**WHAT NEEDS TO BE DONE:** Go through the lines below. Copy those with "decap".

BEGIN GIVEN RECORDS

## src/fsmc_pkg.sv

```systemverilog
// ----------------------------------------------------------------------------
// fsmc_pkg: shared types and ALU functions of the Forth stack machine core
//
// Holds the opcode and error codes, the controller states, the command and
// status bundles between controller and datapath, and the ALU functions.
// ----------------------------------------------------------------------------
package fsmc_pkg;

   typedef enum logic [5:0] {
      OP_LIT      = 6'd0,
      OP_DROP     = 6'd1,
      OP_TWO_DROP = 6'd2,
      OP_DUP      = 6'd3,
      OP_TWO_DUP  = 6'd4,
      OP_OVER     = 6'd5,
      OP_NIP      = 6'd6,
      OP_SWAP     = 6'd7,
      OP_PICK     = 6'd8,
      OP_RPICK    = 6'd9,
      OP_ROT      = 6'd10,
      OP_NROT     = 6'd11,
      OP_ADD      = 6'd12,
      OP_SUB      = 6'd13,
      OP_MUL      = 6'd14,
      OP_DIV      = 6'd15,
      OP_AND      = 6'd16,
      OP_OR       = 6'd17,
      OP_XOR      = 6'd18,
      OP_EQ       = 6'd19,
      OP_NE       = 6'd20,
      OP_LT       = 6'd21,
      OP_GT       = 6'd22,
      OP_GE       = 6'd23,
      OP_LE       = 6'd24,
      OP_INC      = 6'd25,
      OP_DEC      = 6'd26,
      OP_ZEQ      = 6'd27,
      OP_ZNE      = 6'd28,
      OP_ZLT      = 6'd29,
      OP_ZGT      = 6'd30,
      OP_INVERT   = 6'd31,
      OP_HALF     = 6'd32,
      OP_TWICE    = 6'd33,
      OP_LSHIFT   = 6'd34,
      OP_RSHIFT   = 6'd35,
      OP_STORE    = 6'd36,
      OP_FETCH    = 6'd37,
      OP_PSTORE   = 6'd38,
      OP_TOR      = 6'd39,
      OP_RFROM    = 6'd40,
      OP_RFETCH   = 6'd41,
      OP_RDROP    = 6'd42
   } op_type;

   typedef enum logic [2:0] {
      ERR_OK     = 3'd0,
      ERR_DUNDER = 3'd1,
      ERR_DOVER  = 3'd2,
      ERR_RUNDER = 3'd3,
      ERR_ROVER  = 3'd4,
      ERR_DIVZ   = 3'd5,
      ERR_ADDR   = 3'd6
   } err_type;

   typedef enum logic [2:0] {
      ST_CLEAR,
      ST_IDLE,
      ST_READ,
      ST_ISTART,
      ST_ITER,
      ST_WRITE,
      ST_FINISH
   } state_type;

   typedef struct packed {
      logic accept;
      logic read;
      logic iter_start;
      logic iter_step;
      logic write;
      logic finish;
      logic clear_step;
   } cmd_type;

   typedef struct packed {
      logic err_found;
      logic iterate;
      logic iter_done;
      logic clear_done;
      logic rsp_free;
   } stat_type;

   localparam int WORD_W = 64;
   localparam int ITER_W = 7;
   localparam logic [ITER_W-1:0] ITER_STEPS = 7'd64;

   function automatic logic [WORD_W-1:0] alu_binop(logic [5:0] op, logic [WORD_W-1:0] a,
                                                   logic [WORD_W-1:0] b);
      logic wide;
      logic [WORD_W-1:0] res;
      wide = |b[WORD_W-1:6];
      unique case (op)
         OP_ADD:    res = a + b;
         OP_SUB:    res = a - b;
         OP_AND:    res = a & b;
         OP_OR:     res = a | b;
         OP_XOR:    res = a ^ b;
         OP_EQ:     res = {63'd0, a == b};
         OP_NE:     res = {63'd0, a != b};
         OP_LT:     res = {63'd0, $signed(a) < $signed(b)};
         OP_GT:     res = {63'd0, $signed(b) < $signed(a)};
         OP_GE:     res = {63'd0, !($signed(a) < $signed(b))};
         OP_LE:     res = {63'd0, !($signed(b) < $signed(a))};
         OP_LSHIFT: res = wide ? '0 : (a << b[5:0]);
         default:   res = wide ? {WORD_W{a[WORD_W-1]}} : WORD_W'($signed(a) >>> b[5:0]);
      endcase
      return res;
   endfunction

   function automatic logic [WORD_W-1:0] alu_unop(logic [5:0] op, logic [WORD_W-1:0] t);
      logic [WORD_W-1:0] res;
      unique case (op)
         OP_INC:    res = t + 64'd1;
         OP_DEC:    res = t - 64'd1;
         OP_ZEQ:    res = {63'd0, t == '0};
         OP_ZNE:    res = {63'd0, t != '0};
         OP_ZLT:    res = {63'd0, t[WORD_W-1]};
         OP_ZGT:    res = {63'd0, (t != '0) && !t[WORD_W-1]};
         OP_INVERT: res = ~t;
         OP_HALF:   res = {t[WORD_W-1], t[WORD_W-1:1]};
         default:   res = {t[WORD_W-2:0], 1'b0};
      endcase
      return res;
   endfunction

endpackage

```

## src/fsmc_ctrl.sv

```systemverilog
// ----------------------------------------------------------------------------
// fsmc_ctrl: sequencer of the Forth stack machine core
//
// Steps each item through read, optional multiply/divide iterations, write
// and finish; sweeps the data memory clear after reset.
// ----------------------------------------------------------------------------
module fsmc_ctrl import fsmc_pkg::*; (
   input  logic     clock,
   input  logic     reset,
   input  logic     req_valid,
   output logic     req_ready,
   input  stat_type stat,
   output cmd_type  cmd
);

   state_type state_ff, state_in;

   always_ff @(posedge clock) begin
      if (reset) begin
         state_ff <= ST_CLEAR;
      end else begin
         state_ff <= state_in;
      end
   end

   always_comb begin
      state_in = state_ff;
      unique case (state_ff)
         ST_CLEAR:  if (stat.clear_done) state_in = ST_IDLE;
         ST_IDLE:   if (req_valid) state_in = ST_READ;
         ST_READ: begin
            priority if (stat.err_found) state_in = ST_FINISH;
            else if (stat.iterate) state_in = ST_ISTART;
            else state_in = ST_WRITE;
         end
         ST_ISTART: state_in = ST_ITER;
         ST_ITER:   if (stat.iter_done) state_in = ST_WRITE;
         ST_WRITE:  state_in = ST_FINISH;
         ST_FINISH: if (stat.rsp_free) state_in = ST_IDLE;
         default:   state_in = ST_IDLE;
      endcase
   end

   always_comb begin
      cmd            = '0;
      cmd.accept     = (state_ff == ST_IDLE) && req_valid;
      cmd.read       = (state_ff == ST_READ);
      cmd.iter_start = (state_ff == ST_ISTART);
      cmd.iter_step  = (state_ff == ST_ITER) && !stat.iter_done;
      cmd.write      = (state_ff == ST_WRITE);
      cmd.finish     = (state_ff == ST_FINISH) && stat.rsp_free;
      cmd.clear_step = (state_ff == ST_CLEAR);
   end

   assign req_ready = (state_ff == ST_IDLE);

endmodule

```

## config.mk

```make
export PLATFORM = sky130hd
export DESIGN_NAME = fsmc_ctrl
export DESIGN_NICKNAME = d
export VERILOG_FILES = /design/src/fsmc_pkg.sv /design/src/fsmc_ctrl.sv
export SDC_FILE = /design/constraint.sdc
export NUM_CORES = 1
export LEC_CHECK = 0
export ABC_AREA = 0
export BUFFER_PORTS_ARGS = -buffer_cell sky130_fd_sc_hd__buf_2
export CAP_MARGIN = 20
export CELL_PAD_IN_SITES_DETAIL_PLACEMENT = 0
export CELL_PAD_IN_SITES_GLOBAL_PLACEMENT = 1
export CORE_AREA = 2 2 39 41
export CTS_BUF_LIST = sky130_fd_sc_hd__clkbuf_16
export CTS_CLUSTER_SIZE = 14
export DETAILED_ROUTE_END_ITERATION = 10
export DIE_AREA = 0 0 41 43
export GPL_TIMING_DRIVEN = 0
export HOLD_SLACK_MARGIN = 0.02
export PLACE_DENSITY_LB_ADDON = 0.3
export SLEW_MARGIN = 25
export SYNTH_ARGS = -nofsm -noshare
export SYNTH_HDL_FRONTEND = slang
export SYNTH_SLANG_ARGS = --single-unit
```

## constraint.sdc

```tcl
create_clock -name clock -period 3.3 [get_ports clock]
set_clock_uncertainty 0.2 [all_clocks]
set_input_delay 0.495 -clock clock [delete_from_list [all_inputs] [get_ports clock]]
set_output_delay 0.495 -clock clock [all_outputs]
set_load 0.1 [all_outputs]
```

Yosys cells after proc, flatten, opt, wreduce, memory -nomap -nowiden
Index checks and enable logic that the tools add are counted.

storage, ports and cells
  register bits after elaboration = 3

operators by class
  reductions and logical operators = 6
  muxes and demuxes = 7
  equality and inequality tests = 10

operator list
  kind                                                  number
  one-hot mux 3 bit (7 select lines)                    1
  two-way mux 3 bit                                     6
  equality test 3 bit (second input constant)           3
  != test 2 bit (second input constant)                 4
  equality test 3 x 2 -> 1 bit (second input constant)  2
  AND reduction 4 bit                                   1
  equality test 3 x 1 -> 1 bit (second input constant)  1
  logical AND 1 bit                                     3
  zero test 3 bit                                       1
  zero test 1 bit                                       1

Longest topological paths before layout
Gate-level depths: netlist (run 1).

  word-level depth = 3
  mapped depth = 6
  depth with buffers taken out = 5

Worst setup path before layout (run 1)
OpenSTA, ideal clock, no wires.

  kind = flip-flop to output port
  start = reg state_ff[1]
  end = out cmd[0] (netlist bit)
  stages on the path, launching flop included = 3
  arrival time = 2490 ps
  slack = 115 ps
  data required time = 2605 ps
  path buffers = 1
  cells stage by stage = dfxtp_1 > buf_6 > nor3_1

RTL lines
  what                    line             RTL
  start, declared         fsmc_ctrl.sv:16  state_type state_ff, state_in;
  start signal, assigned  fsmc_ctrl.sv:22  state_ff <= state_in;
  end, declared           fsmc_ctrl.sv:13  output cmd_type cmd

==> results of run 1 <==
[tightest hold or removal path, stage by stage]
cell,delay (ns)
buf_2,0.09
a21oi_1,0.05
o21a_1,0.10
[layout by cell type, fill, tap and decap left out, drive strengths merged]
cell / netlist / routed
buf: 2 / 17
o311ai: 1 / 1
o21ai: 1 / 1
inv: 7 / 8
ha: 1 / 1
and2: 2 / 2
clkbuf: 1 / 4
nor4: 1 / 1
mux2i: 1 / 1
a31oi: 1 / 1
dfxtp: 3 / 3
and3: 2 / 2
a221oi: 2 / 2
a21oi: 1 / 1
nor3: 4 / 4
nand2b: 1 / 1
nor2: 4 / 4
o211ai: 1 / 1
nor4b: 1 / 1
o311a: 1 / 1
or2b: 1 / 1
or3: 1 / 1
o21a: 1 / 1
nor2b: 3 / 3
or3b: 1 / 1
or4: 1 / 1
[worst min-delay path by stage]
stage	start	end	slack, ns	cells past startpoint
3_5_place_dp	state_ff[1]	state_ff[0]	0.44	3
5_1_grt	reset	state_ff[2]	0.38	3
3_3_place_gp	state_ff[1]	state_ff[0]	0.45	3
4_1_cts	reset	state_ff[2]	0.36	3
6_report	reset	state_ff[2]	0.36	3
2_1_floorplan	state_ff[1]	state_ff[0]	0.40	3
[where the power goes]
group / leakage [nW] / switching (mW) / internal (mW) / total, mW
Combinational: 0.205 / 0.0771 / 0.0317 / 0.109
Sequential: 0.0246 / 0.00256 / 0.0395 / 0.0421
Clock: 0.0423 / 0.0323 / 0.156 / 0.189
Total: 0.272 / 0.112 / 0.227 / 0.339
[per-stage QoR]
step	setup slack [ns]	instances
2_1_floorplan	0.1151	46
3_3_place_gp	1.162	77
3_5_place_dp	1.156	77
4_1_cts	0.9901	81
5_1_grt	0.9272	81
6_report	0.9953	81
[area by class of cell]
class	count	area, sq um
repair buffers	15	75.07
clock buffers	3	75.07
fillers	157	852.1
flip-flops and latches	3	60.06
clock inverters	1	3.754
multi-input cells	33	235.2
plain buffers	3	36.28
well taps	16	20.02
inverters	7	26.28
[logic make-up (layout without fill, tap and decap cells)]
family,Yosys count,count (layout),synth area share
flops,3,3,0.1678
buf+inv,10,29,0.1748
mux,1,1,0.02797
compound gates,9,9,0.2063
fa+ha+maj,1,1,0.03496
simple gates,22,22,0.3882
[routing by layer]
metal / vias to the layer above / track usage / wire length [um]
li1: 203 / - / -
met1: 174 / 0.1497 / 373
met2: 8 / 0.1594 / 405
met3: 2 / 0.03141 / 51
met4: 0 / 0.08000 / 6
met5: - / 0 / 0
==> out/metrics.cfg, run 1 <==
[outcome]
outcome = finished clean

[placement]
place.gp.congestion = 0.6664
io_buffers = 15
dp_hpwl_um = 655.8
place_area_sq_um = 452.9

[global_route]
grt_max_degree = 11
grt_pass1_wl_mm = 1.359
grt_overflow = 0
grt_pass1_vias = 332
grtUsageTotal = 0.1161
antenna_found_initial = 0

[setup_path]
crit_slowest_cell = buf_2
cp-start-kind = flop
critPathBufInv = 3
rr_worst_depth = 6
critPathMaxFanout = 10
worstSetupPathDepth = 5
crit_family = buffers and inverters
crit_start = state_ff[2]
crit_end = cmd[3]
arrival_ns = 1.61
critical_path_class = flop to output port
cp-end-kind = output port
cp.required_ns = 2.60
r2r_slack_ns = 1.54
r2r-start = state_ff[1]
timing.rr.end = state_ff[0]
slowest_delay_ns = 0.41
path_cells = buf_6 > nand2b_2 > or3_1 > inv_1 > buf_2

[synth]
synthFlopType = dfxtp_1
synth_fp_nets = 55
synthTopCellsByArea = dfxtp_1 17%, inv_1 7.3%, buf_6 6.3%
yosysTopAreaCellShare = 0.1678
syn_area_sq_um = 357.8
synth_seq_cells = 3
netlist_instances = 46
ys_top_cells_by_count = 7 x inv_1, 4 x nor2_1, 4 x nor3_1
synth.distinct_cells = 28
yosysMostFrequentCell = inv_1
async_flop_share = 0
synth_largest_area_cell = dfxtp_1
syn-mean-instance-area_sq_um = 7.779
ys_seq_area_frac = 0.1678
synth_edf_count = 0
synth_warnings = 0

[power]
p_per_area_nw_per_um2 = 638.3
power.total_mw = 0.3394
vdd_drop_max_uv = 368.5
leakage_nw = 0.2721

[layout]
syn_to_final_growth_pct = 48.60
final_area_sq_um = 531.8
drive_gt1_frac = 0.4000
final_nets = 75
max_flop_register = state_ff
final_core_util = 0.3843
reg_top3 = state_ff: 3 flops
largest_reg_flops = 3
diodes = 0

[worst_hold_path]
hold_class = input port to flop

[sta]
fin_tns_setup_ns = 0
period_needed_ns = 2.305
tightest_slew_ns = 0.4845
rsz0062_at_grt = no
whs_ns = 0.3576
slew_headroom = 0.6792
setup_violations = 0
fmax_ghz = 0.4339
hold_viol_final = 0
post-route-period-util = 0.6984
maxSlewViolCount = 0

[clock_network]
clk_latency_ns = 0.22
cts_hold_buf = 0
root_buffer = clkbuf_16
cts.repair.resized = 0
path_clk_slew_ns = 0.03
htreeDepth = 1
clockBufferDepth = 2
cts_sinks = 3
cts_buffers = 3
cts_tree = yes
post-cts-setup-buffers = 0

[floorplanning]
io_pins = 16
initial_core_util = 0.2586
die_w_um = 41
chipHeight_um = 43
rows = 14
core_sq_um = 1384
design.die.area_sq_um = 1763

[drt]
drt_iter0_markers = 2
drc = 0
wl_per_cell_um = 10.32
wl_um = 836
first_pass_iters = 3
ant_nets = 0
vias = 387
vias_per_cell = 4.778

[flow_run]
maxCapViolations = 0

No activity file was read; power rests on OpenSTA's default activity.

END GIVEN RECORDS

**SOLUTION FOR THIS EXERCISE:**
[layout by cell type, fill, tap and decap left out, drive strengths merged]
[logic make-up (layout without fill, tap and decap cells)]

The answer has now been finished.